What if following a specific healthy dietary pattern could protect our minds and alleviate much of this burden? According to research published last year in the open-access journal BMC Medicine a large study of more than 15,000 people suggests depression could be linked with nutrient deficits. Preventing the onset of depression could be as simple as keeping to a Mediterranean diet or other nutritious lineup rich in fruit, vegetables, legumes and nuts and sparing in processed meats, say researchers.
Three diets were compared in the study: the Mediterranean diet, the Pro-vegetarian Dietary Pattern and the Alternative Healthy Eating Index–2010. Participants used a scoring system to measure their adherence to the selected diet (higher dietary scores indicated participants consumed a healthier diet).
The study included a cohort of 15,093 participants free of depression at the beginning of the study. Questionnaires to assess dietary intake were completed at the start of the project and again 10 years later. After a median follow-up of 8.5 years, a total of 1,051 participants reported a clinical diagnosis of depression or said they’d used antidepressant drugs.

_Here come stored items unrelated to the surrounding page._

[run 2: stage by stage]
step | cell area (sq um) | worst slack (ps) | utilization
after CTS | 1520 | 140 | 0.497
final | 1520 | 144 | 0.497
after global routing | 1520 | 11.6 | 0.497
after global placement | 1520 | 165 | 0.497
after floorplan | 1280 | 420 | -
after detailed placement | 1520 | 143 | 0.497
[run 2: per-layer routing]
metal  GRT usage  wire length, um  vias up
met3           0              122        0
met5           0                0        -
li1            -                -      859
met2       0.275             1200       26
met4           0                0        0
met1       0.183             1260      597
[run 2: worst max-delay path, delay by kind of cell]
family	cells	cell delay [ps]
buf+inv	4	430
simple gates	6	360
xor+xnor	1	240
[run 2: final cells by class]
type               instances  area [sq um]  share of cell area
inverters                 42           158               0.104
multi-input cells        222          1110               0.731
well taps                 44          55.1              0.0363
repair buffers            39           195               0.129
`src/hw/ecc_pkg.sv`:
```
/*
  SECDED (39,32) code definitions
  code geometry, Hsiao check-bit masks and the error class encoding
*/

package ecc_pkg;

  localparam int unsigned DataWidth = 32;
  localparam int unsigned NbEccBits = 7;
  localparam int unsigned CodeWidth = DataWidth + NbEccBits;

  // check bit k is the parity of the data bits selected by CheckMask[k]
  // every data bit sits in exactly three masks, each column is unique
  //   data bits 0..31 take the weight-3 subsets of {0..6} in lexicographic order
  //   (012, 013, ... 345), the subsets 346, 356 and 456 are unused
  localparam logic [DataWidth-1:0] CheckMask [NbEccBits] = '{
    32'h0000_7FFF, // check 0
    32'h01FF_801F, // check 1
    32'h7E07_81E1, // check 2
    32'h8E38_8E22, // check 3
    32'hB2C9_3244, // check 4
    32'hD552_5488, // check 5
    32'h69A4_6910  // check 6
  };

  // class of a decoded word
  typedef enum logic [1:0] {
    ErrNone   = 2'b00, // clean word
    ErrCorr   = 2'b01, // single flip, corrected
    ErrUncorr = 2'b10  // double flip, data passed through as stored
  } err_class_e;

endpackage

```
`src/hw/bus_pkg.sv`:
```
/*
  reduced memory bus definitions
  address and user widths, memory depth and read response codes
*/

package bus_pkg;

  import ecc_pkg::*;

  localparam int unsigned AddrWidth = 8;
  localparam int unsigned MemDepth  = 256;

  // user bits of the requester, the check bits are not included
  localparam int unsigned UserWidth = 4;

  // user field inside the top level, check bits sit above the requester bits
  localparam int unsigned BusUserWidth = UserWidth + NbEccBits;

  // read response codes
  localparam logic [1:0] RespOkay   = 2'b00;
  localparam logic [1:0] RespSlvErr = 2'b10;

endpackage

```
`src/hw/ecc_err_status.sv`:
```
/*
  ECC error status
  saturating corrected and uncorrectable counters, address of the last error
*/

`timescale 1ns/1ps

module ecc_err_status
  import ecc_pkg::*;
  import bus_pkg::*;
(
  input  logic                 clk_i,
  input  logic                 rst_n_i,
  input  logic                 fire_i, // read data transfer
  input  err_class_e           err_i,
  input  logic [AddrWidth-1:0] addr_i,
  output logic [15:0]          corr_cnt_o,
  output logic [15:0]          uncorr_cnt_o,
  output logic [AddrWidth-1:0] err_addr_o
);

  logic corr_hit;
  logic uncorr_hit;

  assign corr_hit   = fire_i & (err_i == ErrCorr);
  assign uncorr_hit = fire_i & (err_i == ErrUncorr);

  always_ff @(posedge clk_i) begin
    if (!rst_n_i) begin
      corr_cnt_o   <= '0;
      uncorr_cnt_o <= '0;
      err_addr_o   <= '0;
    end else begin
      if (corr_hit && (corr_cnt_o != '1)) begin
        corr_cnt_o <= corr_cnt_o + 16'd1;
      end
      if (uncorr_hit && (uncorr_cnt_o != '1)) begin
        uncorr_cnt_o <= uncorr_cnt_o + 16'd1;
      end
      // address is kept even once a counter saturates
      if (corr_hit || uncorr_hit) begin
        err_addr_o <= addr_i;
      end
    end
  end

endmodule

```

The Alternative Healthy Eating Index–2010 was associated with the greatest reduction of risk of depression. This eating pattern has various nutrients and foods in common with the Mediterranean diet; namely, omega-3 fatty acids, vegetables, fruits, legumes, nuts and moderate alcohol intake.
Lead researcher Almudena Sánchez-Villegas, PhD, University of Las Palmas de Gran Canaria, said that a “threshold effect”—wherein a noticeable difference occurs when participants start to follow a healthier diet—seemed to be evident. “Even a moderate adherence to these healthy dietary patterns was associated with an important reduction in the risk of developing depression,” she said. “However, we saw no extra benefit when participants showed high or very high adherence to the diets. So, once the threshold is achieved, the reduced risk plateaus even if participants were stricter with their diets and eating more healthily. This dose-response pattern is compatible with the hypothesis that suboptimal intake of some nutrients (mainly located in low adherence levels) may represent a risk factor for future depression.”
A limitation of this study was that the results were based on self-reported dietary intake and a self-reported clinical diagnosis of depression. More research is needed to predict the role of nutrient intake for neurophysiological requirements and to identify whether it is a
suboptimal intake of minerals and vitamins or of proteins and carbohydrates that is linked to depression.